David Vettel opened a Swiss bank account and, from 2006 to 2011, failed to file FBARs to report the account. CPA Terri Phelps prepared Mr. Vettel’s federal income tax returns for tax years 2006, 2007, 2008, 2009, 2010, and 2011. Mr. Vettel did not provide CPA Phelps with information about his Swiss bank account.

CPA Sent Organizer and Engagement Letter:

CPA Phelps sent Mr. Vettel an “organizer” each year that contained a series of questions to which Mr. Vettel was supposed to respond in order to aid CPA Phelps’s preparation. The organizer included a question about whether Mr. Vettel had a foreign bank account. Mr. Vettel did not fill out the question in the organizer. CPA Phelps’s engagement letter advised Mr. Vettel to review the forms she prepared prior to signing and to ask questions about anything he did not understand. On Line 7a of the Form Schedule B attached to each of Mr. Vettel’s Forms 1040 from 2006 to 2011, the box asking whether the taxpayer held an interest in or signature or other authority over a financial account in another country during the relevant year is marked “no.”

$619,000 of Penalties Applied:

Mr. Vettel believed that since the money was earned in Ukraine and reinvested in Turkey, he did not need to pay taxes or otherwise report it to the United States. However, Mr. Vettel’s subjective belief that he did not owe US taxes did not preclude a finding of willfulness. The Court found Mr. Vettel acted willfully in failing to meet the FBAR reporting requirement. As such, the United States accurately assessed the enhanced penalties for willfulness for a total of $619,863.

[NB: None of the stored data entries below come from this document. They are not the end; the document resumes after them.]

**config.mk**
```make
export PLATFORM = sky130hd
export DESIGN_NAME = mmio_ctrl
export DESIGN_NICKNAME = d
export VERILOG_FILES = /design/src/rtl/mmio_pkg.sv /design/src/rtl/mmio_fifo.sv /design/src/rtl/mmio_ctrl.sv
export SDC_FILE = /design/constraint.sdc
export NUM_CORES = 1
export LEC_CHECK = 0
export ABC_AREA = 1
export CAP_MARGIN = 30
export CORE_MARGIN = 2
export CORE_UTILIZATION = 58
export CTS_CLUSTER_DIAMETER = 60
export CTS_CLUSTER_SIZE = 25
export DETAILED_ROUTE_END_ITERATION = 7
export GPL_ROUTABILITY_DRIVEN = 0
export GPL_TIMING_DRIVEN = 0
export HOLD_SLACK_MARGIN = 0.12
export PLACE_DENSITY = 0.86
export SLEW_MARGIN = 20
export SYNTH_ARGS = -nofsm -noshare
export SYNTH_HDL_FRONTEND = slang
export SYNTH_HIERARCHICAL = 1
export SYNTH_SLANG_ARGS = --single-unit
```
**constraint.sdc**
```tcl
create_clock -name clk -period 3.8 [get_ports clk]
set_input_delay 0.57 -clock clk [delete_from_list [all_inputs] [get_ports clk]]
set_output_delay 0.57 -clock clk [all_outputs]
set_load 0.05 [all_outputs]
```
$ cat config.mk
export PLATFORM = sky130hd
export DESIGN_NAME = parity_frame_rx
export DESIGN_NICKNAME = d
export VERILOG_FILES = /design/src/rtl/parity_rx_pkg.sv /design/src/rtl/rx_sync2.sv /design/src/rtl/parity_frame_rx.sv
export SDC_FILE = /design/constraint.sdc
export NUM_CORES = 1
export LEC_CHECK = 0
export CORE_MARGIN = 3
export CORE_UTILIZATION = 56
export DETAILED_ROUTE_END_ITERATION = 7
export HOLD_SLACK_MARGIN = 0.12
export PLACE_DENSITY = 0.8
export SLEW_MARGIN = 20
export SYNTH_ARGS = -nofsm -noshare
export SYNTH_HDL_FRONTEND = slang
export SYNTH_HIERARCHICAL = 1
export SYNTH_SLANG_ARGS = --single-unit
$ cat constraint.sdc
create_clock -name clk -period 2.3 [get_ports clk]
set_clock_uncertainty 0.05 [all_clocks]
set_input_delay 0.345 -clock clk [delete_from_list [all_inputs] [get_ports clk]]
set_output_delay 0.345 -clock clk [all_outputs]
set_load 0.01 [all_outputs]
$ cat src/rtl/parity_rx_pkg.sv
// rtl/parity_rx_pkg.sv - shared constants and FSM state encodings for the parity frame receiver
package parity_rx_pkg;

   // Default frame geometry: data bits per frame and clk cycles per serial bit
   localparam int DATA_W_DEF       = 3;
   localparam int CLKS_PER_BIT_DEF = 4;

   // Width of the optional saturating error counter
   localparam int ERR_CNT_W = 8;

   // Receiver FSM states
   localparam logic [2:0] ST_IDLE   = 3'd0;
   localparam logic [2:0] ST_START  = 3'd1;
   localparam logic [2:0] ST_DATA   = 3'd2;
   localparam logic [2:0] ST_PARITY = 3'd3;
   localparam logic [2:0] ST_STOP   = 3'd4;

endpackage

$ cat src/rtl/rx_sync2.sv
// rtl/rx_sync2.sv - two-flop synchronizer for the idle-high serial line
module rx_sync2 (
   input  logic clk,
   input  logic rst,
   input  logic d,
   output logic q
);

   logic meta;

   // Resets to 1 so an idle line never looks like a start bit coming out of reset
   always_ff @(posedge clk) begin
      if (rst) begin
         meta <= 1'b1;
         q    <= 1'b1;
      end else begin
         meta <= d;
         q    <= meta;
      end
   end

endmodule

$ cat src/rtl/parity_frame_rx.sv
// rtl/parity_frame_rx.sv - serial frame receiver with even-parity and stop-bit checking (option: ERR_COUNT_EN)
module parity_frame_rx
   import parity_rx_pkg::*;
#(
   parameter int DATA_W       = DATA_W_DEF,
   parameter int CLKS_PER_BIT = CLKS_PER_BIT_DEF
) (
   input  logic              clk,
   input  logic              rst,
   input  logic              rx_in,
   output logic [DATA_W-1:0] data_out,
   output logic              data_valid,
   output logic              parity_err,
   output logic              frame_err,
`ifdef ERR_COUNT_EN
   output logic [ERR_CNT_W-1:0] err_count,
`endif
   output logic              busy
);

   localparam int CW = (CLKS_PER_BIT > 1) ? $clog2(CLKS_PER_BIT) : 1;
   localparam int BW = $clog2(DATA_W + 1);

   // Start bit is checked mid-bit; every later sample lands one full bit period after it
   localparam logic [CW-1:0] HALF_M1  = CW'(CLKS_PER_BIT / 2 - 1);
   localparam logic [CW-1:0] BIT_END  = CW'(CLKS_PER_BIT - 1);
   localparam logic [BW-1:0] LAST_BIT = BW'(DATA_W - 1);

   logic              rx_s;
   logic [2:0]        state;
   logic [CW-1:0]     clk_cnt;
   logic [BW-1:0]     bit_cnt;
   logic [DATA_W-1:0] shreg;
   logic              par_bit;

   rx_sync2 u_sync (
      .clk (clk),
      .rst (rst),
      .d   (rx_in),
      .q   (rx_s)
   );

   assign busy = (state != ST_IDLE);

   // Frame FSM: walks start/data/parity/stop, sampling mid-bit, then strobes the result
   always_ff @(posedge clk) begin
      if (rst) begin
         state      <= ST_IDLE;
         clk_cnt    <= '0;
         bit_cnt    <= '0;
         shreg      <= '0;
         par_bit    <= 1'b0;
         data_out   <= '0;
         data_valid <= 1'b0;
         parity_err <= 1'b0;
         frame_err  <= 1'b0;
      end else begin
         data_valid <= 1'b0;
         case (state)
            ST_IDLE: begin
               clk_cnt <= '0;
               bit_cnt <= '0;
               if (!rx_s) state <= ST_START;
            end
            ST_START: begin
               if (clk_cnt == HALF_M1) begin
                  clk_cnt <= '0;
                  // A line back high by mid-bit was a glitch, not a start bit
                  state   <= rx_s ? ST_IDLE : ST_DATA;
               end else begin
                  clk_cnt <= clk_cnt + CW'(1);
               end
            end
            ST_DATA: begin
               if (clk_cnt == BIT_END) begin
                  clk_cnt <= '0;
                  // LSB arrives first, so shift toward bit 0 and insert at the top
                  for (int i = 0; i < DATA_W - 1; i++) shreg[i] <= shreg[i+1];
                  shreg[DATA_W-1] <= rx_s;
                  bit_cnt <= bit_cnt + BW'(1);
                  if (bit_cnt == LAST_BIT) state <= ST_PARITY;
               end else begin
                  clk_cnt <= clk_cnt + CW'(1);
               end
            end
            ST_PARITY: begin
               if (clk_cnt == BIT_END) begin
                  clk_cnt <= '0;
                  par_bit <= rx_s;
                  state   <= ST_STOP;
               end else begin
                  clk_cnt <= clk_cnt + CW'(1);
               end
            end
            ST_STOP: begin
               if (clk_cnt == BIT_END) begin
                  clk_cnt    <= '0;
                  data_out   <= shreg;
                  parity_err <= (^shreg) ^ par_bit;
                  frame_err  <= ~rx_s;
                  data_valid <= 1'b1;
                  // Returning to IDLE right away lets a back-to-back start bit be caught
                  state      <= ST_IDLE;
               end else begin
                  clk_cnt <= clk_cnt + CW'(1);
               end
            end
            default: state <= ST_IDLE;
         endcase
      end
   end

`ifdef ERR_COUNT_EN
   // Saturating count of delivered frames that carried any error
   always_ff @(posedge clk) begin
      if (rst) begin
         err_count <= '0;
      end else if (data_valid && (parity_err || frame_err) && (err_count != '1)) begin
         err_count <= err_count + ERR_CNT_W'(1);
      end
   end
`endif

endmodule

==> results of run 1 <==
placed cells by master (no fill, tap or decap), types with 2 or more instances in the layout:
| master | netlist | final |
|---|---|---|
| sky130_fd_sc_hd__mux2i_1 | 8 | 8 |
| sky130_fd_sc_hd__inv_1 | 5 | 5 |
| sky130_fd_sc_hd__a31oi_1 | 3 | 3 |
| sky130_fd_sc_hd__o31ai_1 | 2 | 2 |
| sky130_fd_sc_hd__or2_1 | 2 | 2 |
| sky130_fd_sc_hd__dfxtp_1 | 19 | 19 |
| sky130_fd_sc_hd__nor2_1 | 11 | 11 |
| sky130_fd_sc_hd__nor2b_1 | 2 | 2 |
| sky130_fd_sc_hd__clkdlybuf4s50_1 | 0 | 9 |
| sky130_fd_sc_hd__nor4_1 | 2 | 2 |
| sky130_fd_sc_hd__and4bb_1 | 2 | 2 |
| sky130_fd_sc_hd__a21oi_1 | 5 | 5 |
| sky130_fd_sc_hd__o21ai_0 | 2 | 2 |
| sky130_fd_sc_hd__ha_1 | 4 | 4 |
| sky130_fd_sc_hd__xnor2_1 | 3 | 3 |
| sky130_fd_sc_hd__clkbuf_4 | 0 | 3 |
worst max-delay path, stage by stage (launching register included):
cell	delay, ns
sky130_fd_sc_hd__dfxtp_1	0.43
sky130_fd_sc_hd__or3_1	0.40
sky130_fd_sc_hd__clkdlybuf4s50_1	0.48
power by group:
part	total (uW)	switching [uW]	internal, uW	leakage [uW]
registers	338	5.33	333	0.000154
logic	23.1	11.5	11.6	0.000191
clock network	166	98.9	67.4	0.0000150
total	527	116	412	0.000359
layer usage:
layer | track usage | vias up
met4 | 0.07018 | 0
met3 | 0.02390 | 2
met2 | 0.2486 | 14
met5 | 0 | -
li1 | - | 326
met1 | 0.2200 | 292
flip-flops by register name, summed over array words and instances (netlist names):
signal / count
data_out: 3
frame_err: 1
u_sync/meta: 1
bit_cnt: 2
state: 3
shreg: 3
parity_err: 1
par_bit: 1
u_sync/q: 1
clk_cnt: 2
data_valid: 1
cell families after synthesis:
kind of cell,Yosys count
xor gates and xnor gates,3
DFF,19
adders and majority gates,4
and+or+nand+nor,27
buffers and inverters,13
muxes,8
AOI/OAI and AO/OA,16
cell type report:
class / instances / area, sq um / share of cell area
Clock buffer: 4 / 26.28 / 0.02738
Sequential cell: 19 / 380.4 / 0.3963
Multi-Input combinational cell: 58 / 419.2 / 0.4368
Inverter: 6 / 25.02 / 0.02608
Timing Repair Buffer: 9 / 90.09 / 0.09387
Tap cell: 15 / 18.77 / 0.01956
stage by stage:
stage	hold slack, ns	cell area, sq um	instances	util	setup WS, ns
global placement	0.3410	933.4	107	0.6832	0.6469
global route	0.3814	959.7	111	0.7024	0.2557
detailed placement	0.3545	933.4	107	0.6832	0.6204
CTS	0.3793	959.7	111	0.7024	0.3013
finish	0.3742	959.7	111	0.7024	0.3078
floorplan	0.3354	862.1	90	-	0.9509
path summary, 6_finish.rpt:
| path | start | endpoint | slack (ns) | depth (start not counted) |
|---|---|---|---|---|
| hold / removal | u_sync/meta | u_sync/q | 0.37 | 1 |
| hold reg to reg | u_sync/meta | u_sync/q | 0.37 | 1 |
| setup / recovery | state[2] | busy | 0.31 | 2 |
| setup reg to reg | clk_cnt[1] | frame_err | 0.68 | 4 |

Tax Practitioner Planning:

The court’s decision names the tax return preparer and discusses the preparer’s use of an organizer, the client’s failure to answer the organizer’s foreign financial account question, and the preparer’s “no” answer to the Schedule B question on foreign accounts. “Best practices” require the preparer to consider an email to the client confirming that the client does not have a foreign financial account and (while you are at it) that the client does not have digital asset transactions for the tax year. An email may be especially important when the client mails in documents and notes without completing the organizer.